(Work order)
Every line below containing the word "group" should be found and copied.

(Provided entries)
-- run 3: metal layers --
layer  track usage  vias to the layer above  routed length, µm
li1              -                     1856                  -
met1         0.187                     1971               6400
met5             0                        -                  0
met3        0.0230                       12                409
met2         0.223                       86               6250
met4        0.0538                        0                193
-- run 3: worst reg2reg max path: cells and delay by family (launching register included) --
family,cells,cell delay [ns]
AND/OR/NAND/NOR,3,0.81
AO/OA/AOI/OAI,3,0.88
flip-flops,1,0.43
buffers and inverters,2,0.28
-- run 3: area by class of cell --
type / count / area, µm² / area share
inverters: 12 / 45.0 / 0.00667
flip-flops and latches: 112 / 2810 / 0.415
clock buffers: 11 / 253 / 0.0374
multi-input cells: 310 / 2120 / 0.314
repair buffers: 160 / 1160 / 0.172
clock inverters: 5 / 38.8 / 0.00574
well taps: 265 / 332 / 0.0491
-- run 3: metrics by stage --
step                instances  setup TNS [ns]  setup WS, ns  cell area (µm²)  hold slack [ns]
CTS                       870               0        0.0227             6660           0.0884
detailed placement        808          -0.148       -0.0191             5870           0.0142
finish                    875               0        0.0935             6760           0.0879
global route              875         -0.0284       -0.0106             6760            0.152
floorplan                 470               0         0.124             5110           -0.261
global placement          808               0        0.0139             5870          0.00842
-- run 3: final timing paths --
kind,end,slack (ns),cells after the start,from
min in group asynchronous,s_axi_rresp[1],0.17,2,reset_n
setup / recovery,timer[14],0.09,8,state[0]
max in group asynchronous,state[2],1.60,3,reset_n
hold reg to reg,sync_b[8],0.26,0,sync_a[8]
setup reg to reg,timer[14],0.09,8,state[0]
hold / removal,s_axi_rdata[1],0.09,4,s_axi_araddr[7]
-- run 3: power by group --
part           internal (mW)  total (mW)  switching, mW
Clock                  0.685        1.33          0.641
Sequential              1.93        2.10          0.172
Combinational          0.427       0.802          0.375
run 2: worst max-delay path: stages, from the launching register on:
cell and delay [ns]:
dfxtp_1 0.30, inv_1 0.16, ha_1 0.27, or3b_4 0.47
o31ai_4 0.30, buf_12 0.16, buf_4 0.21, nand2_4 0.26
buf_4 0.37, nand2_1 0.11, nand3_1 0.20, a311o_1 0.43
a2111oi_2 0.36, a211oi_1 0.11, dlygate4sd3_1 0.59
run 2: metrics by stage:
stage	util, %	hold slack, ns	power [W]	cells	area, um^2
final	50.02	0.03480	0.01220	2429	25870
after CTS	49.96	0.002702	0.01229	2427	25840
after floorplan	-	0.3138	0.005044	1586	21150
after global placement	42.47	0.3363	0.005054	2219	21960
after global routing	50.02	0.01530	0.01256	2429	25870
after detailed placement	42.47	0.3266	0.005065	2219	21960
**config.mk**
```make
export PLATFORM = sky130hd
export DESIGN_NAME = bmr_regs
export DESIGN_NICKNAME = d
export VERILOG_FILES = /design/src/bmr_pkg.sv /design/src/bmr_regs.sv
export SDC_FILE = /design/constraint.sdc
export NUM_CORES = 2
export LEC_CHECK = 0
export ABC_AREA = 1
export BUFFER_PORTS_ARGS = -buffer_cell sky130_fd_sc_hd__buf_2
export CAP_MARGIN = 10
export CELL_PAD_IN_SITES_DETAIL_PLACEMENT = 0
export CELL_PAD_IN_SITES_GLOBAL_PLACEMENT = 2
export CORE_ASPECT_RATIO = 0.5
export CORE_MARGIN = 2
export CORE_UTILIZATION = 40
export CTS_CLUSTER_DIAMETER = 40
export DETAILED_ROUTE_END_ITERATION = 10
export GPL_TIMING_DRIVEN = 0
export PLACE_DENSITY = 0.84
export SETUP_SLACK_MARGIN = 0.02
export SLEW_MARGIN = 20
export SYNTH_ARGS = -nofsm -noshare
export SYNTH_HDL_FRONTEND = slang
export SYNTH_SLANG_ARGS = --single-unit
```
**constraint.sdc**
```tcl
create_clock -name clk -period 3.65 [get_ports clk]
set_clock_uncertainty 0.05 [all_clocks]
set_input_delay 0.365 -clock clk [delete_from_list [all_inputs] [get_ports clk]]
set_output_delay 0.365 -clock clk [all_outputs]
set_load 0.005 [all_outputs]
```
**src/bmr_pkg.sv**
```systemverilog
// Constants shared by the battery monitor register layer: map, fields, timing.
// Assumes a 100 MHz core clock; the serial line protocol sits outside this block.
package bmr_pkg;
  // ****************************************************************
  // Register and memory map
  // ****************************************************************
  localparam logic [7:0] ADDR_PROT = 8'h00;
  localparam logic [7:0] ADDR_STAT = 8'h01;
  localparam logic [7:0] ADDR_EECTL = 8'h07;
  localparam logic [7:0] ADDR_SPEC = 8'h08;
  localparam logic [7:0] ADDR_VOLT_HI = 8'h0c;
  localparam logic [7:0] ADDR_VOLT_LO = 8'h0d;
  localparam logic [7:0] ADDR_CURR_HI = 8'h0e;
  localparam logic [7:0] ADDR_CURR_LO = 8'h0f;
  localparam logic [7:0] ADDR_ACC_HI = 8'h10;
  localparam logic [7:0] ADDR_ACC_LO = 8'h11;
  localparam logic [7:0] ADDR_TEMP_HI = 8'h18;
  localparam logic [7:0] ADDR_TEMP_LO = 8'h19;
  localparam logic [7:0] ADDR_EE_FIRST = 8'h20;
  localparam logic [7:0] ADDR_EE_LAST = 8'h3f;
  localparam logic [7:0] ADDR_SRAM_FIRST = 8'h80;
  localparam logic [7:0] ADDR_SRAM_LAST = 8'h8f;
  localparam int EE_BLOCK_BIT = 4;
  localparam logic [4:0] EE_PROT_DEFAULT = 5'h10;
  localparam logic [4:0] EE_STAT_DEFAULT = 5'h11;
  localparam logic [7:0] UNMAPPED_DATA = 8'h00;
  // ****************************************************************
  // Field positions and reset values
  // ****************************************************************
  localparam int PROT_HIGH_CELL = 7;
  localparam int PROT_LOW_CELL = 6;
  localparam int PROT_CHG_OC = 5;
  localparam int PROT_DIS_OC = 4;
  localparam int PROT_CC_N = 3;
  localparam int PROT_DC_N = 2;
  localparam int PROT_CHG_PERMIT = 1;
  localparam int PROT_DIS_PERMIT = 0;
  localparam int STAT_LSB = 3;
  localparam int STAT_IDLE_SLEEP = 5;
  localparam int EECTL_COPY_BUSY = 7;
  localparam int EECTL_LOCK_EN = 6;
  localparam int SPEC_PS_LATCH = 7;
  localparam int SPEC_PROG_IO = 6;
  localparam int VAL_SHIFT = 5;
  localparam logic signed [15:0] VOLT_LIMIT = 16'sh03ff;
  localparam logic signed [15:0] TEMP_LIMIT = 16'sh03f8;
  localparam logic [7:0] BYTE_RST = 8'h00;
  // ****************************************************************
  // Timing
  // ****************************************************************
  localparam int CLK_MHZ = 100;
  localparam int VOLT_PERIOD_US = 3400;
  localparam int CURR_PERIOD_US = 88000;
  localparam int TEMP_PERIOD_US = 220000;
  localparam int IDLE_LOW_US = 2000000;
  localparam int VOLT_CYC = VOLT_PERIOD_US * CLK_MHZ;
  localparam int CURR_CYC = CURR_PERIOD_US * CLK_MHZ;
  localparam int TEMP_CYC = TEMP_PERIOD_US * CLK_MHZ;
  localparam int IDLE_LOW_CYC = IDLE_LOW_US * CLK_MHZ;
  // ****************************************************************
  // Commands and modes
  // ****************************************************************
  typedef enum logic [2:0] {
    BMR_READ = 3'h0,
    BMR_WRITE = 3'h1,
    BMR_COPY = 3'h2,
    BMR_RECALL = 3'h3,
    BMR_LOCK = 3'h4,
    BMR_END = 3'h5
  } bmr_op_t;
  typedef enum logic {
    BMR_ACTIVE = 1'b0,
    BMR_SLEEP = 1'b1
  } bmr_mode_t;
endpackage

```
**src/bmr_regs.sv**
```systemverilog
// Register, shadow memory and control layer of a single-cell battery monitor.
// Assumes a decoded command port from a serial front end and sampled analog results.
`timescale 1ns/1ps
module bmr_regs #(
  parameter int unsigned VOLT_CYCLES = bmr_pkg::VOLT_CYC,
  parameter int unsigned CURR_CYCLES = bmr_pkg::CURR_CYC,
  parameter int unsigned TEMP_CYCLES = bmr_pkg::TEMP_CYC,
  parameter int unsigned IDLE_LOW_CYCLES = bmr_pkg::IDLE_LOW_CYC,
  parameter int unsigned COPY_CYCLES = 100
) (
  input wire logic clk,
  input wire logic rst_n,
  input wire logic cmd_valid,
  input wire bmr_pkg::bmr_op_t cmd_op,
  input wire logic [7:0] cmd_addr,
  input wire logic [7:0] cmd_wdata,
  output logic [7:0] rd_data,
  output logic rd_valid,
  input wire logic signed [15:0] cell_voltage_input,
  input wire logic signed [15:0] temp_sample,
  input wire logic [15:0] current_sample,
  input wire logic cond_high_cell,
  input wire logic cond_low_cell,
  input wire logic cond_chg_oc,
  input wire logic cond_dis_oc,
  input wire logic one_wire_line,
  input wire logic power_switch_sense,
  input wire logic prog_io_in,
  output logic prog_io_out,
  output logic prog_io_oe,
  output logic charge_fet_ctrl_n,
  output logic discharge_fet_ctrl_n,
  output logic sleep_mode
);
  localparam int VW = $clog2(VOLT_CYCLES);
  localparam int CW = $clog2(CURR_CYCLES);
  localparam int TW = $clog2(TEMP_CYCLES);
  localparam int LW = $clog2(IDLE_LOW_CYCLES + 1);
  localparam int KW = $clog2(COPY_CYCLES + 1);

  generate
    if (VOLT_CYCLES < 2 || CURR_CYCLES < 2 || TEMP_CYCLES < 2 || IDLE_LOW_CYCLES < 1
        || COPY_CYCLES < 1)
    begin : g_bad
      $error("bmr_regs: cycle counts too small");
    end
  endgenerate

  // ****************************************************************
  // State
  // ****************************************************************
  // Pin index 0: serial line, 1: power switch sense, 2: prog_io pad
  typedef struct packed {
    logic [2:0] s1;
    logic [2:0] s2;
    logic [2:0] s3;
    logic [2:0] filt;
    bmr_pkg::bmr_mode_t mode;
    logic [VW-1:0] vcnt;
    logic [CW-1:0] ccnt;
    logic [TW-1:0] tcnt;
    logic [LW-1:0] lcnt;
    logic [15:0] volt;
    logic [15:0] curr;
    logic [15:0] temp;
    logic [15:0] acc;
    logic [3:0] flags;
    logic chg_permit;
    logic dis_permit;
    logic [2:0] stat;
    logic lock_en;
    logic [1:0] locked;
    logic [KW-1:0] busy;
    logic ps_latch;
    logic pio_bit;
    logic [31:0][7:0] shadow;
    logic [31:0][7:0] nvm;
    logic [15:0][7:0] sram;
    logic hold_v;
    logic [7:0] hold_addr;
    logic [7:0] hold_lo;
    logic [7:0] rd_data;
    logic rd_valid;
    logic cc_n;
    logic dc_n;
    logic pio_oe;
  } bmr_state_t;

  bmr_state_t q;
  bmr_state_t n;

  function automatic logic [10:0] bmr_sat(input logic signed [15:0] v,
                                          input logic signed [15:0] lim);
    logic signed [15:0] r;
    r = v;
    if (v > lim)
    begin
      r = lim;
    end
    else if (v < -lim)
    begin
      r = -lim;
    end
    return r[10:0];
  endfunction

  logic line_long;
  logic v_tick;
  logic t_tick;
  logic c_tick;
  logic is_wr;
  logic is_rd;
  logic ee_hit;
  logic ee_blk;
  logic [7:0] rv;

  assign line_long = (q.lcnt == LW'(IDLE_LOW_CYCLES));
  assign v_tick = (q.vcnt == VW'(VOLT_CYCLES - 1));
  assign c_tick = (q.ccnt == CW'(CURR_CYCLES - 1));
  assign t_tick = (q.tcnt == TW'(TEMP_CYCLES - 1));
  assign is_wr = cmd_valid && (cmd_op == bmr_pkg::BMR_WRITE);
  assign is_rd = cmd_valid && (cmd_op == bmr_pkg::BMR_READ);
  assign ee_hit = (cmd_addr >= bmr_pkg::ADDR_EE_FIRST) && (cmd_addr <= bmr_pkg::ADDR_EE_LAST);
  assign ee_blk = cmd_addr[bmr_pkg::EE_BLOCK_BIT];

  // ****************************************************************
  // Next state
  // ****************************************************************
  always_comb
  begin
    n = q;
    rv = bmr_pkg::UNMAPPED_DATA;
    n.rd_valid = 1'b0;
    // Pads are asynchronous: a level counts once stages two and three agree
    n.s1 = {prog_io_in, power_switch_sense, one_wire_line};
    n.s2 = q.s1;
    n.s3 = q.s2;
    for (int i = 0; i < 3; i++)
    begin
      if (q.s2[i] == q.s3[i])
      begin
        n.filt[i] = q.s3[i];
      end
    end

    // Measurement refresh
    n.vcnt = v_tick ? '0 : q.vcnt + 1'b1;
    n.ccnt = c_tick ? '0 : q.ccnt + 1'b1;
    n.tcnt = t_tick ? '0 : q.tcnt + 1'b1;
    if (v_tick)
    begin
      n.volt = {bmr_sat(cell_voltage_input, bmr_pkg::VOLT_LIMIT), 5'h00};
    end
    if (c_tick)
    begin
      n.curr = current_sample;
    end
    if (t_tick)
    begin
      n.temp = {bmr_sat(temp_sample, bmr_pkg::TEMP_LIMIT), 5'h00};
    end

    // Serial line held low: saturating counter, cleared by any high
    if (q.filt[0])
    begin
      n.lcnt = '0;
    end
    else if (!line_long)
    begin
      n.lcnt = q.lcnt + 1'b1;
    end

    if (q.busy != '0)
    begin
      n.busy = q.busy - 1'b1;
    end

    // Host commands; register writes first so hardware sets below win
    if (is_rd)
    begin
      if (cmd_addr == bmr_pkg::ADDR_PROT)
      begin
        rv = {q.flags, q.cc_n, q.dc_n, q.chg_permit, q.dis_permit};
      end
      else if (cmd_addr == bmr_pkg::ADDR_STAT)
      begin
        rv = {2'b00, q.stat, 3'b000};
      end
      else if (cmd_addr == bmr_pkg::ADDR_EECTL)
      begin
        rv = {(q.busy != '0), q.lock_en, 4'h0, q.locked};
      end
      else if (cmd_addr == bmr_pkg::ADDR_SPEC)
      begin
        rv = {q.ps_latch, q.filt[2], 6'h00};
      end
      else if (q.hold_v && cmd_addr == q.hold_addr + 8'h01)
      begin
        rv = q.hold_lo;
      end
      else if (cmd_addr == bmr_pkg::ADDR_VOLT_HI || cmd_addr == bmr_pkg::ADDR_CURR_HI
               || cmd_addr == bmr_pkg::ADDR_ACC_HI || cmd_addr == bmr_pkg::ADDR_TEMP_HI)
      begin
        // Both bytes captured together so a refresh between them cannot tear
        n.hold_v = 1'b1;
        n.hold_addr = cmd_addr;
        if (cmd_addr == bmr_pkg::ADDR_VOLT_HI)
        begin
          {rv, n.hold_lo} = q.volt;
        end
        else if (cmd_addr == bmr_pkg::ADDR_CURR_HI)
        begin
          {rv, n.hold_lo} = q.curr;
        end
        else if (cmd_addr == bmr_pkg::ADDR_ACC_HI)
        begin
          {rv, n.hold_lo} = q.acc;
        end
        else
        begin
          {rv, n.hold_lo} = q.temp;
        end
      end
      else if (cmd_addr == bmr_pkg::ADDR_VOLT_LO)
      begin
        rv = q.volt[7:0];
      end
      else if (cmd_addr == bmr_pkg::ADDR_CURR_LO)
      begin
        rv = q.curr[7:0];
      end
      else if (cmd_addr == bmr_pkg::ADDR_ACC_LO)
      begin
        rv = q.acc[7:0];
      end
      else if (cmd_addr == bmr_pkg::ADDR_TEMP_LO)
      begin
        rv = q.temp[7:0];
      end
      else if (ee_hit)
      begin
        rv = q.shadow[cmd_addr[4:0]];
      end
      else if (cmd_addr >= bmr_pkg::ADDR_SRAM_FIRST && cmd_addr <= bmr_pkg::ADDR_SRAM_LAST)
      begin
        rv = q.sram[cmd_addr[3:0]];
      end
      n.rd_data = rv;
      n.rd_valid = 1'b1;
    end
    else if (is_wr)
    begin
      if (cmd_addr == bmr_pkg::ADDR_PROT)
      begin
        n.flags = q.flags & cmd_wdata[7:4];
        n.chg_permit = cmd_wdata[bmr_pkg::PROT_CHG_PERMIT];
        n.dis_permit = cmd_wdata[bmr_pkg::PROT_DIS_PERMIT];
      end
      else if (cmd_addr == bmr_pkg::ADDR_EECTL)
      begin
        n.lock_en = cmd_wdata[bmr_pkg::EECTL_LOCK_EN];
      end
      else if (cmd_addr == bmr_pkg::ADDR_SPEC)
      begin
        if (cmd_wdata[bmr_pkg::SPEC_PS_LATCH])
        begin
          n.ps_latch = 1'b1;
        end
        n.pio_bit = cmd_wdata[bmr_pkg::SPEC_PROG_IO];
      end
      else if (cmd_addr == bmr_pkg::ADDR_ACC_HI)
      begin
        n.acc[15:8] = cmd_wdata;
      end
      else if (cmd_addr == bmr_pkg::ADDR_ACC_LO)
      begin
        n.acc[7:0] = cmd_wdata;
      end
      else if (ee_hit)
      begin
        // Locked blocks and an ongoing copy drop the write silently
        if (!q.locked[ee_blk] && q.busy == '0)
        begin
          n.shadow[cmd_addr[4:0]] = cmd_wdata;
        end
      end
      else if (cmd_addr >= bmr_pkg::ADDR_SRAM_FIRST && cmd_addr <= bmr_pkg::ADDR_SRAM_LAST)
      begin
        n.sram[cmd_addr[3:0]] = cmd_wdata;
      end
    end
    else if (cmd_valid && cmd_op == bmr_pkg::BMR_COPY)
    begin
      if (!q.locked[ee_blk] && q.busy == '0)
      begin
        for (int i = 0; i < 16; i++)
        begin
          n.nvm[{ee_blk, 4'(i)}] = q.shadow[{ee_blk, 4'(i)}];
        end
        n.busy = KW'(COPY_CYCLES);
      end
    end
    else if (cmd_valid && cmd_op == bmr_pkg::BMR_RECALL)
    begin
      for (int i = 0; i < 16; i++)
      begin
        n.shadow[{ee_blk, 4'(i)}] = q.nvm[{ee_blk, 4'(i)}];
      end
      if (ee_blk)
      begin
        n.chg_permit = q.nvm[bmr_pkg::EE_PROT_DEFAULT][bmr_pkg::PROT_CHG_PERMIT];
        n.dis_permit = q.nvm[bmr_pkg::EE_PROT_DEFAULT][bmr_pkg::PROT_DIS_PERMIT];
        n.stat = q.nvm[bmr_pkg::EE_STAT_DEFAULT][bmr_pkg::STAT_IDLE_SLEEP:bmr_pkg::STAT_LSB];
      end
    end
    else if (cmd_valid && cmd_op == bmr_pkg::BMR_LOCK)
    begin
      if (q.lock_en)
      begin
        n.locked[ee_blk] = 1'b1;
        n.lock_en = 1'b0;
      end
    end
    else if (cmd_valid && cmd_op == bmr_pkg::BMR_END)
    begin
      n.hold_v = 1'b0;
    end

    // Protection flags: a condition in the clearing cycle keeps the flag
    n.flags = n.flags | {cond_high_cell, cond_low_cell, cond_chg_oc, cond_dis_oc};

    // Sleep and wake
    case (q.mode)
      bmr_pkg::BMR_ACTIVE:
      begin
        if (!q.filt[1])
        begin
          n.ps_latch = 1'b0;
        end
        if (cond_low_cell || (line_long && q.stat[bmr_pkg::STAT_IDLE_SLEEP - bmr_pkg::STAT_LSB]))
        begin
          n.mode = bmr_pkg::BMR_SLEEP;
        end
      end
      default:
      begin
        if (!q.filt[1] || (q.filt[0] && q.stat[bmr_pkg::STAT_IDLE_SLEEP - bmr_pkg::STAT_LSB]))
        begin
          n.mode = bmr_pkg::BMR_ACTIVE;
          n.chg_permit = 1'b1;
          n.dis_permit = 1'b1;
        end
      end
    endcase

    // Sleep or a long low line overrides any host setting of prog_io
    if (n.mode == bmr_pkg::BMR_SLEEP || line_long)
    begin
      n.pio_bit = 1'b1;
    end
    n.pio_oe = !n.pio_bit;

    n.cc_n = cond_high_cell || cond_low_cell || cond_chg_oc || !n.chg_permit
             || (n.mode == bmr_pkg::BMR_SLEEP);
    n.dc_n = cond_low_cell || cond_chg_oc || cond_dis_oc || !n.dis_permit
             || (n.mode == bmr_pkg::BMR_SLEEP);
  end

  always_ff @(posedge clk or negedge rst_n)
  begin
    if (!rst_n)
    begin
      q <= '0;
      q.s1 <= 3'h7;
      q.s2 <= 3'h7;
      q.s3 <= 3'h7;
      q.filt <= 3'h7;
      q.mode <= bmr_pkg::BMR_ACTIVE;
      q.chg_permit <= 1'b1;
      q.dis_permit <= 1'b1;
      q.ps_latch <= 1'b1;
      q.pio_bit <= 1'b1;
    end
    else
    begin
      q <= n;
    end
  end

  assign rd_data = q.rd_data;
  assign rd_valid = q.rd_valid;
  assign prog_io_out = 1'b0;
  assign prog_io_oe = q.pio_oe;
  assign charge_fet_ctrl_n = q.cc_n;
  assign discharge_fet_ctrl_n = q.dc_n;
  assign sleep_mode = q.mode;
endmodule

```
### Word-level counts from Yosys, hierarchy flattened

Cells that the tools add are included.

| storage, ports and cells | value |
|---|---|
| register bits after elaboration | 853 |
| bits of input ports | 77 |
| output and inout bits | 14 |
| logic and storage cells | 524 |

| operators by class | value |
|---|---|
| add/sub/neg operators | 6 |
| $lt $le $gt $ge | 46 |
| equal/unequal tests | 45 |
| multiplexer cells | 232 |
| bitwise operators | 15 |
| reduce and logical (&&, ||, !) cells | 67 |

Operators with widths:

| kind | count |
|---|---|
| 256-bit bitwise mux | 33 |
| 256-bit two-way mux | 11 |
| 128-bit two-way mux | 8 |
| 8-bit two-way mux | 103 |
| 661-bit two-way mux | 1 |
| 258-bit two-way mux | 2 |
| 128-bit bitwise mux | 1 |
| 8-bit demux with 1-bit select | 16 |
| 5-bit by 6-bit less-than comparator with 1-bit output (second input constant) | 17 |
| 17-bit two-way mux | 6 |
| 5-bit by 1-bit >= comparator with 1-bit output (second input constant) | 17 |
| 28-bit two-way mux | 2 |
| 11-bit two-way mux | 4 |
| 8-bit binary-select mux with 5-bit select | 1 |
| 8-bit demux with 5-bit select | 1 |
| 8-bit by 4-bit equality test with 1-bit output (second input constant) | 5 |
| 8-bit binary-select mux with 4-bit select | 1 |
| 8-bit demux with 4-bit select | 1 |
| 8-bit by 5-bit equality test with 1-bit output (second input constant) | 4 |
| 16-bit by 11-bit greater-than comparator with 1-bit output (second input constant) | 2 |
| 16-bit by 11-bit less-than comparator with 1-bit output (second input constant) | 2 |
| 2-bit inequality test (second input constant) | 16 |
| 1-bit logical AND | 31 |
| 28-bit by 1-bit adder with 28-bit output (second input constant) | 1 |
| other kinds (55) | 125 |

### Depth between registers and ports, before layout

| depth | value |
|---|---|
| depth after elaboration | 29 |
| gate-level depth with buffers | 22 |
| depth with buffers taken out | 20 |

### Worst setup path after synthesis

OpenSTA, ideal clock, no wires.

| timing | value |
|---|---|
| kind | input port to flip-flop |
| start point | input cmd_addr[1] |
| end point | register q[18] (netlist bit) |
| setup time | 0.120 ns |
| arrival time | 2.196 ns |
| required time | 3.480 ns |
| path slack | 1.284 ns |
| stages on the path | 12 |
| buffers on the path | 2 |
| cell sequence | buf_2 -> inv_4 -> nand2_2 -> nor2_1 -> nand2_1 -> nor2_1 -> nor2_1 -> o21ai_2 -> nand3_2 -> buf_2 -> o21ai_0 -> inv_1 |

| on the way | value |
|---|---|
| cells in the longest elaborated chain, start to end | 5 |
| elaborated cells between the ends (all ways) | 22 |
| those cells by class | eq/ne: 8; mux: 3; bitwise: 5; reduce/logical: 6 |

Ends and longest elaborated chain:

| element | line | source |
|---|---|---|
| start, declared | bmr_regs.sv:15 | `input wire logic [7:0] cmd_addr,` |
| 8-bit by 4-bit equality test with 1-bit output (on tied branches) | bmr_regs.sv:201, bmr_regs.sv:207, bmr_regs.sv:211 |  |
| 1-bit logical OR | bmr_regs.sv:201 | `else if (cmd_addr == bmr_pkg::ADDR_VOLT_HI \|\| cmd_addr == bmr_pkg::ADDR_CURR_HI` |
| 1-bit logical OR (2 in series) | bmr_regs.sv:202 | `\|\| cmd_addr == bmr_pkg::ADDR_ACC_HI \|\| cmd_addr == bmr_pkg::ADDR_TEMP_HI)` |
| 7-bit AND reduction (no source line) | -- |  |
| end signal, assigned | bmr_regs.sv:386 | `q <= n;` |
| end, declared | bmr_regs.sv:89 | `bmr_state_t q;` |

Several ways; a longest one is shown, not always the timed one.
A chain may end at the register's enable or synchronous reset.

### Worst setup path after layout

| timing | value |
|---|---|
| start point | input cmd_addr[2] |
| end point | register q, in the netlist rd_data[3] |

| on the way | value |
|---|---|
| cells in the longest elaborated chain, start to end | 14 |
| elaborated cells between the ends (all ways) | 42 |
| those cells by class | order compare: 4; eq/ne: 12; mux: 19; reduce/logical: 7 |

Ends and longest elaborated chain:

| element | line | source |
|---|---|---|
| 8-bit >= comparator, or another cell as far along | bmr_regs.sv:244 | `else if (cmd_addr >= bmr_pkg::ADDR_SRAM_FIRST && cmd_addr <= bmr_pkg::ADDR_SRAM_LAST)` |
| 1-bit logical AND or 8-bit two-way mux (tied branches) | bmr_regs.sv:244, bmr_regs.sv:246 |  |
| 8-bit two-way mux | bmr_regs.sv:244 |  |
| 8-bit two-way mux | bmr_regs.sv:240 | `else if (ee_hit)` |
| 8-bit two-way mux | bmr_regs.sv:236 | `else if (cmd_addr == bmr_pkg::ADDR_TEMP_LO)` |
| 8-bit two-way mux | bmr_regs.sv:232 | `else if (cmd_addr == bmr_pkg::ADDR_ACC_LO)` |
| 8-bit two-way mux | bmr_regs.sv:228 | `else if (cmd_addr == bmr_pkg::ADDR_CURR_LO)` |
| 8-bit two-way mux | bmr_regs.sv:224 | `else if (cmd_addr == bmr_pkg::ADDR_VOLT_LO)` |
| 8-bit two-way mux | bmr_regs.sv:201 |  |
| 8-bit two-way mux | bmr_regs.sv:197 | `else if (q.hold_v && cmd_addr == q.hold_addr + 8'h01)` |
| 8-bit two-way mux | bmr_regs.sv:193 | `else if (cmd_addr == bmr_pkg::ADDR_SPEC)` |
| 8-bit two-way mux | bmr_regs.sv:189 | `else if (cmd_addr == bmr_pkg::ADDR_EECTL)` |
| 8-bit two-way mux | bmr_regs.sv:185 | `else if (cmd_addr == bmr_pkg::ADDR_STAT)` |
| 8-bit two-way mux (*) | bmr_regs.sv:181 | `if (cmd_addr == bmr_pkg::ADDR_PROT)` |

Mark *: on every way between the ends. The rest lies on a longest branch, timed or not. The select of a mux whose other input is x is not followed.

(Solved exercise)
min in group asynchronous,s_axi_rresp[1],0.17,2,reset_n
max in group asynchronous,state[2],1.60,3,reset_n
-- run 3: power by group --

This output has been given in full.